3 Gucci met OJ da Juiceman as a kid collecting aluminum cans for money. Collecting cans was his “first enterprise,” as he describes in the book. (Pg. 24)

 

4 Gucci started selling dope in eighth grade so he could afford the Starter jacket his mother couldn’t get him for Christmas that year. (Pg. 26)

 

5 32 Bouldercrest is the name of one of the buses that stopped near the Texaco where Gucci would sell. He references both in 2008’s “I’m a Star.” (Pg. 38)

 

6 In 2001, Gucci was arrested at the famed Texaco station he rapped about in “I’m a Star” (both he and OJ da Juiceman have rapped about the Texaco many times). He says this particular arrest was the catalyst of his music career. (Pg. 46)

 

7 Zaytoven is actually from the Bay Area. When Gucci met him, he was new to Georgia and had been making beats for folks like E-40 and Messy Marv. (Pg. 48)

 

8Misery Loves Company” was Gucci’s first-ever music video, which was put out around his early days with the Zone 6 Clique. (Pg. 65)

 

9 Gucci’s success with 2004’s “Black Tee” was sort of accidental and opportunistic. He recorded a remix of Dem Franchize Boyz’s “White Tee” and with members of Str8 Drop, a crew he formed with his partner Whoa back in the day, and DJs started to credit it as Gucci’s record since he had the first verse. This is essentially how his name started buzzing in Atlanta. (Pg. 73-75)
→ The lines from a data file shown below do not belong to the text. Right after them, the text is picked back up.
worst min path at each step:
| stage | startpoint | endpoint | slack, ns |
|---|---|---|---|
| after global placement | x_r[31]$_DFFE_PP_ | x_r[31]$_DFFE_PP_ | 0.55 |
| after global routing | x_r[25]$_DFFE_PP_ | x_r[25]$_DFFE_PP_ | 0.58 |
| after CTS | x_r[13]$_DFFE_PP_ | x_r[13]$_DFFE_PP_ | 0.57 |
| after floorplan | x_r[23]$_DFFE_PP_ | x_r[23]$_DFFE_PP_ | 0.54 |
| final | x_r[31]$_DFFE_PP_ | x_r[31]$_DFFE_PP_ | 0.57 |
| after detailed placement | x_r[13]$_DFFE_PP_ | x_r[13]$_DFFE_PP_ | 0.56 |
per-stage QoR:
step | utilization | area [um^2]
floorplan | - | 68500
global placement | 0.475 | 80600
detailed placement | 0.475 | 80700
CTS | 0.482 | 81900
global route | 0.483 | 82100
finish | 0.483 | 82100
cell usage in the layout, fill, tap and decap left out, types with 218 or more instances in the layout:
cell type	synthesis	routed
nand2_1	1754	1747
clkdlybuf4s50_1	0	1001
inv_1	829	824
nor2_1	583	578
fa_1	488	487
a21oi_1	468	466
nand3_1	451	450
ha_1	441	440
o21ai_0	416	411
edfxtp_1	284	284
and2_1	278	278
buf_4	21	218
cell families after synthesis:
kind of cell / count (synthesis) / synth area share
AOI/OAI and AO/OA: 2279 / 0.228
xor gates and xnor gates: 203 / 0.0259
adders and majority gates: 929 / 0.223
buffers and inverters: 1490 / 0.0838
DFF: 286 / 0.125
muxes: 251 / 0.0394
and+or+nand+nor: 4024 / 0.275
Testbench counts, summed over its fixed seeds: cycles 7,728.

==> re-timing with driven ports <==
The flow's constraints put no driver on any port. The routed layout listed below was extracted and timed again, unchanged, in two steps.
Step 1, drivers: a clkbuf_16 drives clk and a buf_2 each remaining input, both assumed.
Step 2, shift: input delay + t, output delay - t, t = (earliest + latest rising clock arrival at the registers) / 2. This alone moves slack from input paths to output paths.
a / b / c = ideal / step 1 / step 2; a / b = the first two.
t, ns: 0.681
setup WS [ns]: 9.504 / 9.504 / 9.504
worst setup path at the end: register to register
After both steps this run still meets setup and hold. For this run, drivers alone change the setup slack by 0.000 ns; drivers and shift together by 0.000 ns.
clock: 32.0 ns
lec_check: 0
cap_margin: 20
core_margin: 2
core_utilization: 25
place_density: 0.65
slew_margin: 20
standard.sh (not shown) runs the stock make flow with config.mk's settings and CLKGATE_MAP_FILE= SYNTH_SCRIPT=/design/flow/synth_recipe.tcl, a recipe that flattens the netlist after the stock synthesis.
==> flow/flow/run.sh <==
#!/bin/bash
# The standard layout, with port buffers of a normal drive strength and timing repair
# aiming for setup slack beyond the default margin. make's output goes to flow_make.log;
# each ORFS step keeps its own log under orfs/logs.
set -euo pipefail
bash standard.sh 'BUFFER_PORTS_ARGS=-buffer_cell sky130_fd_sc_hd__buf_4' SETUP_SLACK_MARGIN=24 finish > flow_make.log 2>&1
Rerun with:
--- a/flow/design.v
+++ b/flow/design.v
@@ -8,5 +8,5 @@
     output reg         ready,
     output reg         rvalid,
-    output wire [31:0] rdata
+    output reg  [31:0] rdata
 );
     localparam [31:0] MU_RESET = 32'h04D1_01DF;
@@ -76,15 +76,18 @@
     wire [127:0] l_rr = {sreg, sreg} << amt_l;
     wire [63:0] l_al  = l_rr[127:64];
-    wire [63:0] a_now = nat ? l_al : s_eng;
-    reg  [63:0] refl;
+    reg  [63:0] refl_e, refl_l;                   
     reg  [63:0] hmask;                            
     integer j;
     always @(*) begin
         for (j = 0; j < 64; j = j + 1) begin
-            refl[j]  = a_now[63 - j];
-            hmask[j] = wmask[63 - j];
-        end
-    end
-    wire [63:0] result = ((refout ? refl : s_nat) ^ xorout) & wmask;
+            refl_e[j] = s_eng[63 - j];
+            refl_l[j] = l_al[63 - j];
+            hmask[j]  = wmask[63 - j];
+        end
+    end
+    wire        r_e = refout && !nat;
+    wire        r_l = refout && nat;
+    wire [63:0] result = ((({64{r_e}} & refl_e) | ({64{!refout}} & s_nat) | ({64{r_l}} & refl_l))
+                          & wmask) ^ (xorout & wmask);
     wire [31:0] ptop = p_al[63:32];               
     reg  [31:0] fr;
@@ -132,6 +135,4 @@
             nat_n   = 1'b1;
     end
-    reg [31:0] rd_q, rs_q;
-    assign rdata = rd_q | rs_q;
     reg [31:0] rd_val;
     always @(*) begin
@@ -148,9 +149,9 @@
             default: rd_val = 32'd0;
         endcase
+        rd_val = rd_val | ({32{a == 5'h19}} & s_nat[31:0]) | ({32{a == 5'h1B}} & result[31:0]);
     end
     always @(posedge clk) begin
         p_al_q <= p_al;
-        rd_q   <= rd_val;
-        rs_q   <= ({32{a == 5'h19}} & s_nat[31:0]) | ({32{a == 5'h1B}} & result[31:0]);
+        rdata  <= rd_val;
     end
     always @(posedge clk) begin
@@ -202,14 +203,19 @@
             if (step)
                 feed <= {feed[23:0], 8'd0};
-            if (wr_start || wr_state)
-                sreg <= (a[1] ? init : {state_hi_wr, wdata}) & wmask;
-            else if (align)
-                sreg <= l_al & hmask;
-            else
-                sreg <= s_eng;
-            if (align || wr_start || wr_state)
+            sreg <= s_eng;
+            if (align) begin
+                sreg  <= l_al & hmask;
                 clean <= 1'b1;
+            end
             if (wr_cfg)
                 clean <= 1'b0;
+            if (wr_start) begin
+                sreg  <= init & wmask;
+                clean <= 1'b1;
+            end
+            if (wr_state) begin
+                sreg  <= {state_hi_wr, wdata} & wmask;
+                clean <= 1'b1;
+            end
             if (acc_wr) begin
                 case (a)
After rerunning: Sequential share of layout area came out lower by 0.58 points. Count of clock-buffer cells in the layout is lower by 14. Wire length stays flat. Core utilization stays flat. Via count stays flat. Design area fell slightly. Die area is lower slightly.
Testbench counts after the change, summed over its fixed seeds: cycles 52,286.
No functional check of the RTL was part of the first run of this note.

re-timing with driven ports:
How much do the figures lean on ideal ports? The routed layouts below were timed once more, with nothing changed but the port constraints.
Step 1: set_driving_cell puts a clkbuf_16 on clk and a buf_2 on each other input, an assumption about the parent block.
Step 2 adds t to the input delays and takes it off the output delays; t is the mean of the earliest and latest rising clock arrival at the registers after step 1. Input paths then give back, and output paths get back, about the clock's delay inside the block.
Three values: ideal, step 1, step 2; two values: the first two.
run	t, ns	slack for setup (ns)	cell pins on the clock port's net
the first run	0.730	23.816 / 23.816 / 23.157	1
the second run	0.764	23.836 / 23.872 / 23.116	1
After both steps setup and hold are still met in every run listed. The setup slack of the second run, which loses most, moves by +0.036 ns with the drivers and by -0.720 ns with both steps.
10 Gucci turned down a deal with Grand Hustle. He believes Young Dro was possibly signed in his place. (Pg. 80-81)

 

11 Cam’ron is one of Gucci’s favorite rappers. (Pg. 82)

 

 

12 LaFlare Entertainment was spwaned through a deal with Marlon Rowe (aka Big Cat), who signed Gucci to his local independent label Big Cat Recordings. (Pg. 84)

 

13 John Legend’s “Ordinary People” was Gucci’s favorite song around the time he found out he was wanted for murder. (Pg. 96)

 

The Autobiography of Gucci Mane is on sale now.